** EXERCISE DIRECTIONS **
Copy every record below exactly as it stands.

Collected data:
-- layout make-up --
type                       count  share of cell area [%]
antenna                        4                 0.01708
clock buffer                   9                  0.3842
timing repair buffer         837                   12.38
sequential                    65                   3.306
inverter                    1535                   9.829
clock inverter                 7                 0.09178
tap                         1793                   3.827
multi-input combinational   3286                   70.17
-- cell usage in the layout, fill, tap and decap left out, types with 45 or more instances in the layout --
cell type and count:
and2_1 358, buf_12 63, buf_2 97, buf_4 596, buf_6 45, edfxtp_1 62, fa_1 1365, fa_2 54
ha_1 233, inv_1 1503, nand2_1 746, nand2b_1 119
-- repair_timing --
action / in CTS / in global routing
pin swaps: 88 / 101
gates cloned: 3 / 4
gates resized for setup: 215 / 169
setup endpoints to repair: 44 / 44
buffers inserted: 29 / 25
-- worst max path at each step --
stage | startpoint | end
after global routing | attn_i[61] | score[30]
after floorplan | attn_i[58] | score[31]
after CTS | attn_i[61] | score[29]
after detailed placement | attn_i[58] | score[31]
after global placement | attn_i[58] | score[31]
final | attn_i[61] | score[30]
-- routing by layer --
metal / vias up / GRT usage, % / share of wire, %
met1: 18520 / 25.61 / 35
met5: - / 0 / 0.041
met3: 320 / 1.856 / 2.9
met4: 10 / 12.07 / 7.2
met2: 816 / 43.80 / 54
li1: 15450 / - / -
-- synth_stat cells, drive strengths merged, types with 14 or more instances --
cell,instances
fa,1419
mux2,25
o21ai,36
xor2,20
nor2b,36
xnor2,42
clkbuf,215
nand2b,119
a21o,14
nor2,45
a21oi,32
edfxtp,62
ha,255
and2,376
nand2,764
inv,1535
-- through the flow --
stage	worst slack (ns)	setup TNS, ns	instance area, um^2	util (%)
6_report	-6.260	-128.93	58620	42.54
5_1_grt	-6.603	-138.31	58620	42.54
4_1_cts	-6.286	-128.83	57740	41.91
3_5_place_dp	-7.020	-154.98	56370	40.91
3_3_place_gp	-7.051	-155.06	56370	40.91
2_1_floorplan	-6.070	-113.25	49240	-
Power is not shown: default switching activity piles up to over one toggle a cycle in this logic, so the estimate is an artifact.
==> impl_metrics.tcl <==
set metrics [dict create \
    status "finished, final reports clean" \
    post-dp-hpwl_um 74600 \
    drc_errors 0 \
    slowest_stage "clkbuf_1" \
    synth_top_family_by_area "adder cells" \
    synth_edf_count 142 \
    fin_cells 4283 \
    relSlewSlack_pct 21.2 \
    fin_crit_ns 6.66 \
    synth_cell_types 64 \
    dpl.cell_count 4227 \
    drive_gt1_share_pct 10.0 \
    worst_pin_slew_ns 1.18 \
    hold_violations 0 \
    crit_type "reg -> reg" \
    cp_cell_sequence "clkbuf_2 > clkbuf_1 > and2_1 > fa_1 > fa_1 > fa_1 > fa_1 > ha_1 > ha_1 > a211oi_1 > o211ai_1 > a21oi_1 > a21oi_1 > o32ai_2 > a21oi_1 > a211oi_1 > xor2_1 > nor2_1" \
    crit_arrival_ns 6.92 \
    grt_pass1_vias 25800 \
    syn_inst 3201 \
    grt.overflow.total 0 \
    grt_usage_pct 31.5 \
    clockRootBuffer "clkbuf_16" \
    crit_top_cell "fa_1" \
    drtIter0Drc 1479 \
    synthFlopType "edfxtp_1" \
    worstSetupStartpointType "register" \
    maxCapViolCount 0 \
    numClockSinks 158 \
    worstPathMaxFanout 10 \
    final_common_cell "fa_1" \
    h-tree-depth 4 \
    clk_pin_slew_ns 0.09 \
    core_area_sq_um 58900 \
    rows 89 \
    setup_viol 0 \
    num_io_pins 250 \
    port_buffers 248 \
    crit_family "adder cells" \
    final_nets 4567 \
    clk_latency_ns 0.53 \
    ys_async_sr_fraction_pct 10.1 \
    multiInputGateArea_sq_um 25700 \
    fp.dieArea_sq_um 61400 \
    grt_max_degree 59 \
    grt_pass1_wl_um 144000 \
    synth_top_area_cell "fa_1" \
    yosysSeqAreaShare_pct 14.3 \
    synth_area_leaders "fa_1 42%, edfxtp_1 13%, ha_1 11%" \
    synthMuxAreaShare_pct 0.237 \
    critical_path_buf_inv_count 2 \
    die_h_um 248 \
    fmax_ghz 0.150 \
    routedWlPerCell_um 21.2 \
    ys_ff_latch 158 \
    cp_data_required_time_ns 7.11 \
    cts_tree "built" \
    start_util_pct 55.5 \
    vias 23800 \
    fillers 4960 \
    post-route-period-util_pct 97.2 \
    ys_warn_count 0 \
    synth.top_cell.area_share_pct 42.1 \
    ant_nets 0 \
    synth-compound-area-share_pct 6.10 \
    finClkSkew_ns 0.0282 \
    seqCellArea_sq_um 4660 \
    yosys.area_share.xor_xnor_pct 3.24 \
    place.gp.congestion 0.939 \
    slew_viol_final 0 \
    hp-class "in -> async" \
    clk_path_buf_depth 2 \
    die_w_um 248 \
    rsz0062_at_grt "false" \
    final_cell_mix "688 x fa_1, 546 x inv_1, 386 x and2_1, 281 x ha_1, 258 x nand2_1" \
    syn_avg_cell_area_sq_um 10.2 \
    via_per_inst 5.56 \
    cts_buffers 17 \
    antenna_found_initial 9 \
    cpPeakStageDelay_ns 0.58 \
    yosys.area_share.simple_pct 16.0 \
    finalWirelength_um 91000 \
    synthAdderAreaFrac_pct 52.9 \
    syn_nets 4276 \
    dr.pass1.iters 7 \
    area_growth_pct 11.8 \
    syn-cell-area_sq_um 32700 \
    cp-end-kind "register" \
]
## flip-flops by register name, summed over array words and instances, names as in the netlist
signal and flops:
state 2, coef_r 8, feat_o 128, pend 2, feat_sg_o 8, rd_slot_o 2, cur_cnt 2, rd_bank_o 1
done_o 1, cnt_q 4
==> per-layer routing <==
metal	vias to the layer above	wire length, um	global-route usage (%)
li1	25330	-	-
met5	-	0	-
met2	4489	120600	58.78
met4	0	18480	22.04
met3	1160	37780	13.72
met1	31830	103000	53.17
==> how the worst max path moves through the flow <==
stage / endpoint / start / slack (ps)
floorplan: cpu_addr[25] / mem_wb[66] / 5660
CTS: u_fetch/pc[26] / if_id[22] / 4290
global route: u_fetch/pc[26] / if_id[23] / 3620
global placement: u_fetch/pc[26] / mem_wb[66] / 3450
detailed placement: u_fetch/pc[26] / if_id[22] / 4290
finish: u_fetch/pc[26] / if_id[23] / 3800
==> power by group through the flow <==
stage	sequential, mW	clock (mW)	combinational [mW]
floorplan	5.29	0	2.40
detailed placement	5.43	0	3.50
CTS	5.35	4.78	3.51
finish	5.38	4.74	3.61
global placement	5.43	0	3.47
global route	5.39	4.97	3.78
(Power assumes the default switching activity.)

** SOLUTION FOR THIS PROBLEM **
-- layout make-up --
type                       count  share of cell area [%]
antenna                        4                 0.01708
clock buffer                   9                  0.3842
timing repair buffer         837                   12.38
sequential                    65                   3.306
inverter                    1535                   9.829
clock inverter                 7                 0.09178
tap                         1793                   3.827
multi-input combinational   3286                   70.17
-- cell usage in the layout, fill, tap and decap left out, types with 45 or more instances in the layout --
cell type and count:
and2_1 358, buf_12 63, buf_2 97, buf_4 596, buf_6 45, edfxtp_1 62, fa_1 1365, fa_2 54
ha_1 233, inv_1 1503, nand2_1 746, nand2b_1 119
-- repair_timing --
action / in CTS / in global routing
pin swaps: 88 / 101
gates cloned: 3 / 4
gates resized for setup: 215 / 169
setup endpoints to repair: 44 / 44
buffers inserted: 29 / 25
-- worst max path at each step --
stage | startpoint | end
after global routing | attn_i[61] | score[30]
after floorplan | attn_i[58] | score[31]
after CTS | attn_i[61] | score[29]
after detailed placement | attn_i[58] | score[31]
after global placement | attn_i[58] | score[31]
final | attn_i[61] | score[30]
-- routing by layer --
metal / vias up / GRT usage, % / share of wire, %
met1: 18520 / 25.61 / 35
met5: - / 0 / 0.041
met3: 320 / 1.856 / 2.9
met4: 10 / 12.07 / 7.2
met2: 816 / 43.80 / 54
li1: 15450 / - / -
-- synth_stat cells, drive strengths merged, types with 14 or more instances --
cell,instances
fa,1419
mux2,25
o21ai,36
xor2,20
nor2b,36
xnor2,42
clkbuf,215
nand2b,119
a21o,14
nor2,45
a21oi,32
edfxtp,62
ha,255
and2,376
nand2,764
inv,1535
-- through the flow --
stage	worst slack (ns)	setup TNS, ns	instance area, um^2	util (%)
6_report	-6.260	-128.93	58620	42.54
5_1_grt	-6.603	-138.31	58620	42.54
4_1_cts	-6.286	-128.83	57740	41.91
3_5_place_dp	-7.020	-154.98	56370	40.91
3_3_place_gp	-7.051	-155.06	56370	40.91
2_1_floorplan	-6.070	-113.25	49240	-
Power is not shown: default switching activity piles up to over one toggle a cycle in this logic, so the estimate is an artifact.
==> impl_metrics.tcl <==
set metrics [dict create \
    status "finished, final reports clean" \
    post-dp-hpwl_um 74600 \
    drc_errors 0 \
    slowest_stage "clkbuf_1" \
    synth_top_family_by_area "adder cells" \
    synth_edf_count 142 \
    fin_cells 4283 \
    relSlewSlack_pct 21.2 \
    fin_crit_ns 6.66 \
    synth_cell_types 64 \
    dpl.cell_count 4227 \
    drive_gt1_share_pct 10.0 \
    worst_pin_slew_ns 1.18 \
    hold_violations 0 \
    crit_type "reg -> reg" \
    cp_cell_sequence "clkbuf_2 > clkbuf_1 > and2_1 > fa_1 > fa_1 > fa_1 > fa_1 > ha_1 > ha_1 > a211oi_1 > o211ai_1 > a21oi_1 > a21oi_1 > o32ai_2 > a21oi_1 > a211oi_1 > xor2_1 > nor2_1" \
    crit_arrival_ns 6.92 \
    grt_pass1_vias 25800 \
    syn_inst 3201 \
    grt.overflow.total 0 \
    grt_usage_pct 31.5 \
    clockRootBuffer "clkbuf_16" \
    crit_top_cell "fa_1" \
    drtIter0Drc 1479 \
    synthFlopType "edfxtp_1" \
    worstSetupStartpointType "register" \
    maxCapViolCount 0 \
    numClockSinks 158 \
    worstPathMaxFanout 10 \
    final_common_cell "fa_1" \
    h-tree-depth 4 \
    clk_pin_slew_ns 0.09 \
    core_area_sq_um 58900 \
    rows 89 \
    setup_viol 0 \
    num_io_pins 250 \
    port_buffers 248 \
    crit_family "adder cells" \
    final_nets 4567 \
    clk_latency_ns 0.53 \
    ys_async_sr_fraction_pct 10.1 \
    multiInputGateArea_sq_um 25700 \
    fp.dieArea_sq_um 61400 \
    grt_max_degree 59 \
    grt_pass1_wl_um 144000 \
    synth_top_area_cell "fa_1" \
    yosysSeqAreaShare_pct 14.3 \
    synth_area_leaders "fa_1 42%, edfxtp_1 13%, ha_1 11%" \
    synthMuxAreaShare_pct 0.237 \
    critical_path_buf_inv_count 2 \
    die_h_um 248 \
    fmax_ghz 0.150 \
    routedWlPerCell_um 21.2 \
    ys_ff_latch 158 \
    cp_data_required_time_ns 7.11 \
    cts_tree "built" \
    start_util_pct 55.5 \
    vias 23800 \
    fillers 4960 \
    post-route-period-util_pct 97.2 \
    ys_warn_count 0 \
    synth.top_cell.area_share_pct 42.1 \
    ant_nets 0 \
    synth-compound-area-share_pct 6.10 \
    finClkSkew_ns 0.0282 \
    seqCellArea_sq_um 4660 \
    yosys.area_share.xor_xnor_pct 3.24 \
    place.gp.congestion 0.939 \
    slew_viol_final 0 \
    hp-class "in -> async" \
    clk_path_buf_depth 2 \
    die_w_um 248 \
    rsz0062_at_grt "false" \
    final_cell_mix "688 x fa_1, 546 x inv_1, 386 x and2_1, 281 x ha_1, 258 x nand2_1" \
    syn_avg_cell_area_sq_um 10.2 \
    via_per_inst 5.56 \
    cts_buffers 17 \
    antenna_found_initial 9 \
    cpPeakStageDelay_ns 0.58 \
    yosys.area_share.simple_pct 16.0 \
    finalWirelength_um 91000 \
    synthAdderAreaFrac_pct 52.9 \
    syn_nets 4276 \
    dr.pass1.iters 7 \
    area_growth_pct 11.8 \
    syn-cell-area_sq_um 32700 \
    cp-end-kind "register" \
]
## flip-flops by register name, summed over array words and instances, names as in the netlist
signal and flops:
state 2, coef_r 8, feat_o 128, pend 2, feat_sg_o 8, rd_slot_o 2, cur_cnt 2, rd_bank_o 1
done_o 1, cnt_q 4
==> per-layer routing <==
metal	vias to the layer above	wire length, um	global-route usage (%)
li1	25330	-	-
met5	-	0	-
met2	4489	120600	58.78
met4	0	18480	22.04
met3	1160	37780	13.72
met1	31830	103000	53.17
==> how the worst max path moves through the flow <==
stage / endpoint / start / slack (ps)
floorplan: cpu_addr[25] / mem_wb[66] / 5660
CTS: u_fetch/pc[26] / if_id[22] / 4290
global route: u_fetch/pc[26] / if_id[23] / 3620
global placement: u_fetch/pc[26] / mem_wb[66] / 3450
detailed placement: u_fetch/pc[26] / if_id[22] / 4290
finish: u_fetch/pc[26] / if_id[23] / 3800
==> power by group through the flow <==
stage	sequential, mW	clock (mW)	combinational [mW]
floorplan	5.29	0	2.40
detailed placement	5.43	0	3.50
CTS	5.35	4.78	3.51
finish	5.38	4.74	3.61
global placement	5.43	0	3.47
global route	5.39	4.97	3.78
(Power assumes the default switching activity.)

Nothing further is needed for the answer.